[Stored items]
----------
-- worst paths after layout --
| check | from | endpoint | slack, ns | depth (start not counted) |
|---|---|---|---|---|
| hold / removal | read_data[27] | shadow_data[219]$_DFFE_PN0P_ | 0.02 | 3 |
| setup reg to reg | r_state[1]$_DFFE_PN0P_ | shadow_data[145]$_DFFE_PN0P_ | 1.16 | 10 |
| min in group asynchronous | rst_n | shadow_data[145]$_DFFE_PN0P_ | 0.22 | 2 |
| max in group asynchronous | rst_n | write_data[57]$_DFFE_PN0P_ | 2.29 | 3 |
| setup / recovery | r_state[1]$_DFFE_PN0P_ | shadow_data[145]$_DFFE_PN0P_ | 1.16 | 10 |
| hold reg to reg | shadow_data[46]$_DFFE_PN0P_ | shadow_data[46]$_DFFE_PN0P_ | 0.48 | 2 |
===== src/rtl/pc_branch_sequencer.sv =====
// Program counter and two-phase branch resolver for the multi-cycle datapath.
// Optional branch statistics counters are built when BRANCH_STATS_EN is defined.
module pc_branch_sequencer #(
  parameter int              WIDTH    = 16,
  parameter logic [WIDTH-1:0] RESET_PC = '0
) (
  input  logic             clk,
  input  logic             rst,
  input  logic             PCWrite,
  input  logic             Stall,
  input  logic             Jump,
  input  logic             BranchEq,
  input  logic             BranchNe,
  input  logic             Holster,
  input  logic [WIDTH-1:0] Offset,
  input  logic [WIDTH-1:0] JumpTarget,
  output logic [WIDTH-1:0] PC,
  output logic [WIDTH-1:0] PCPrev,
  output logic             Busy,
  output logic             BranchTaken,
  output logic [15:0]      BranchCount,
  output logic [15:0]      TakenCount
);

  typedef enum logic {
    RUN     = 1'b0,
    RESOLVE = 1'b1
  } state_e;

  state_e           state_q;
  logic [WIDTH-1:0] pc_q;
  logic [WIDTH-1:0] pc_prev_q;
  logic [WIDTH-1:0] offset_q;
  logic             is_ne_q;
  logic             busy_q;
  logic             taken_q;

  logic [WIDTH-1:0] pc_seq_d;
  logic [WIDTH-1:0] pc_br_d;
  logic             taken_d;

  // Offset is a word offset; the shift drops its MSB and all sums wrap.
  assign pc_seq_d = pc_q + WIDTH'(2);
  assign pc_br_d  = pc_seq_d + (offset_q << 1);
  assign taken_d  = is_ne_q ? ~Holster : Holster;

  // NOTE: every state register uses <= so all updates see pre-edge values.
  always_ff @(posedge clk) begin
    if (rst) begin
      state_q   <= RUN;
      pc_q      <= RESET_PC;
      pc_prev_q <= RESET_PC;
      offset_q  <= '0;
      is_ne_q   <= 1'b0;
      busy_q    <= 1'b0;
      taken_q   <= 1'b0;
    end else if (Stall) begin
      taken_q <= 1'b0;
    end else begin
      taken_q <= 1'b0;
      case (state_q)
        RUN: begin
          if (PCWrite) begin
            if (Jump) begin
              pc_q      <= JumpTarget;
              pc_prev_q <= pc_q;
            end else if (BranchEq || BranchNe) begin
              offset_q <= Offset;
              is_ne_q  <= ~BranchEq;
              busy_q   <= 1'b1;
              state_q  <= RESOLVE;
            end else begin
              pc_q      <= pc_seq_d;
              pc_prev_q <= pc_q;
            end
          end
        end
        RESOLVE: begin
          pc_q      <= taken_d ? pc_br_d : pc_seq_d;
          pc_prev_q <= pc_q;
          taken_q   <= taken_d;
          busy_q    <= 1'b0;
          state_q   <= RUN;
        end
        default: state_q <= RUN;
      endcase
    end
  end

  assign PC          = pc_q;
  assign PCPrev      = pc_prev_q;
  assign Busy        = busy_q;
  assign BranchTaken = taken_q;

`ifdef BRANCH_STATS_EN
  logic [15:0] branch_cnt_q;
  logic [15:0] taken_cnt_q;

  // Both counters saturate rather than wrap so long runs stay meaningful.
  always_ff @(posedge clk) begin
    if (rst) begin
      branch_cnt_q <= '0;
      taken_cnt_q  <= '0;
    end else if (!Stall && state_q == RESOLVE) begin
      if (branch_cnt_q != 16'hFFFF) branch_cnt_q <= branch_cnt_q + 16'd1;
      if (taken_d && taken_cnt_q != 16'hFFFF) taken_cnt_q <= taken_cnt_q + 16'd1;
    end
  end

  assign BranchCount = branch_cnt_q;
  assign TakenCount  = taken_cnt_q;
`else
  assign BranchCount = 16'h0000;
  assign TakenCount  = 16'h0000;
`endif

endmodule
----------
Task instructions. An exact copy of every record above is required.

Result.
-- worst paths after layout --
| check | from | endpoint | slack, ns | depth (start not counted) |
|---|---|---|---|---|
| hold / removal | read_data[27] | shadow_data[219]$_DFFE_PN0P_ | 0.02 | 3 |
| setup reg to reg | r_state[1]$_DFFE_PN0P_ | shadow_data[145]$_DFFE_PN0P_ | 1.16 | 10 |
| min in group asynchronous | rst_n | shadow_data[145]$_DFFE_PN0P_ | 0.22 | 2 |
| max in group asynchronous | rst_n | write_data[57]$_DFFE_PN0P_ | 2.29 | 3 |
| setup / recovery | r_state[1]$_DFFE_PN0P_ | shadow_data[145]$_DFFE_PN0P_ | 1.16 | 10 |
| hold reg to reg | shadow_data[46]$_DFFE_PN0P_ | shadow_data[46]$_DFFE_PN0P_ | 0.48 | 2 |
===== src/rtl/pc_branch_sequencer.sv =====
// Program counter and two-phase branch resolver for the multi-cycle datapath.
// Optional branch statistics counters are built when BRANCH_STATS_EN is defined.
module pc_branch_sequencer #(
  parameter int              WIDTH    = 16,
  parameter logic [WIDTH-1:0] RESET_PC = '0
) (
  input  logic             clk,
  input  logic             rst,
  input  logic             PCWrite,
  input  logic             Stall,
  input  logic             Jump,
  input  logic             BranchEq,
  input  logic             BranchNe,
  input  logic             Holster,
  input  logic [WIDTH-1:0] Offset,
  input  logic [WIDTH-1:0] JumpTarget,
  output logic [WIDTH-1:0] PC,
  output logic [WIDTH-1:0] PCPrev,
  output logic             Busy,
  output logic             BranchTaken,
  output logic [15:0]      BranchCount,
  output logic [15:0]      TakenCount
);

  typedef enum logic {
    RUN     = 1'b0,
    RESOLVE = 1'b1
  } state_e;

  state_e           state_q;
  logic [WIDTH-1:0] pc_q;
  logic [WIDTH-1:0] pc_prev_q;
  logic [WIDTH-1:0] offset_q;
  logic             is_ne_q;
  logic             busy_q;
  logic             taken_q;

  logic [WIDTH-1:0] pc_seq_d;
  logic [WIDTH-1:0] pc_br_d;
  logic             taken_d;

  // Offset is a word offset; the shift drops its MSB and all sums wrap.
  assign pc_seq_d = pc_q + WIDTH'(2);
  assign pc_br_d  = pc_seq_d + (offset_q << 1);
  assign taken_d  = is_ne_q ? ~Holster : Holster;

  // NOTE: every state register uses <= so all updates see pre-edge values.
  always_ff @(posedge clk) begin
    if (rst) begin
      state_q   <= RUN;
      pc_q      <= RESET_PC;
      pc_prev_q <= RESET_PC;
      offset_q  <= '0;
      is_ne_q   <= 1'b0;
      busy_q    <= 1'b0;
      taken_q   <= 1'b0;
    end else if (Stall) begin
      taken_q <= 1'b0;
    end else begin
      taken_q <= 1'b0;
      case (state_q)
        RUN: begin
          if (PCWrite) begin
            if (Jump) begin
              pc_q      <= JumpTarget;
              pc_prev_q <= pc_q;
            end else if (BranchEq || BranchNe) begin
              offset_q <= Offset;
              is_ne_q  <= ~BranchEq;
              busy_q   <= 1'b1;
              state_q  <= RESOLVE;
            end else begin
              pc_q      <= pc_seq_d;
              pc_prev_q <= pc_q;
            end
          end
        end
        RESOLVE: begin
          pc_q      <= taken_d ? pc_br_d : pc_seq_d;
          pc_prev_q <= pc_q;
          taken_q   <= taken_d;
          busy_q    <= 1'b0;
          state_q   <= RUN;
        end
        default: state_q <= RUN;
      endcase
    end
  end

  assign PC          = pc_q;
  assign PCPrev      = pc_prev_q;
  assign Busy        = busy_q;
  assign BranchTaken = taken_q;

`ifdef BRANCH_STATS_EN
  logic [15:0] branch_cnt_q;
  logic [15:0] taken_cnt_q;

  // Both counters saturate rather than wrap so long runs stay meaningful.
  always_ff @(posedge clk) begin
    if (rst) begin
      branch_cnt_q <= '0;
      taken_cnt_q  <= '0;
    end else if (!Stall && state_q == RESOLVE) begin
      if (branch_cnt_q != 16'hFFFF) branch_cnt_q <= branch_cnt_q + 16'd1;
      if (taken_d && taken_cnt_q != 16'hFFFF) taken_cnt_q <= taken_cnt_q + 16'd1;
    end
  end

  assign BranchCount = branch_cnt_q;
  assign TakenCount  = taken_cnt_q;
`else
  assign BranchCount = 16'h0000;
  assign TakenCount  = 16'h0000;
`endif

endmodule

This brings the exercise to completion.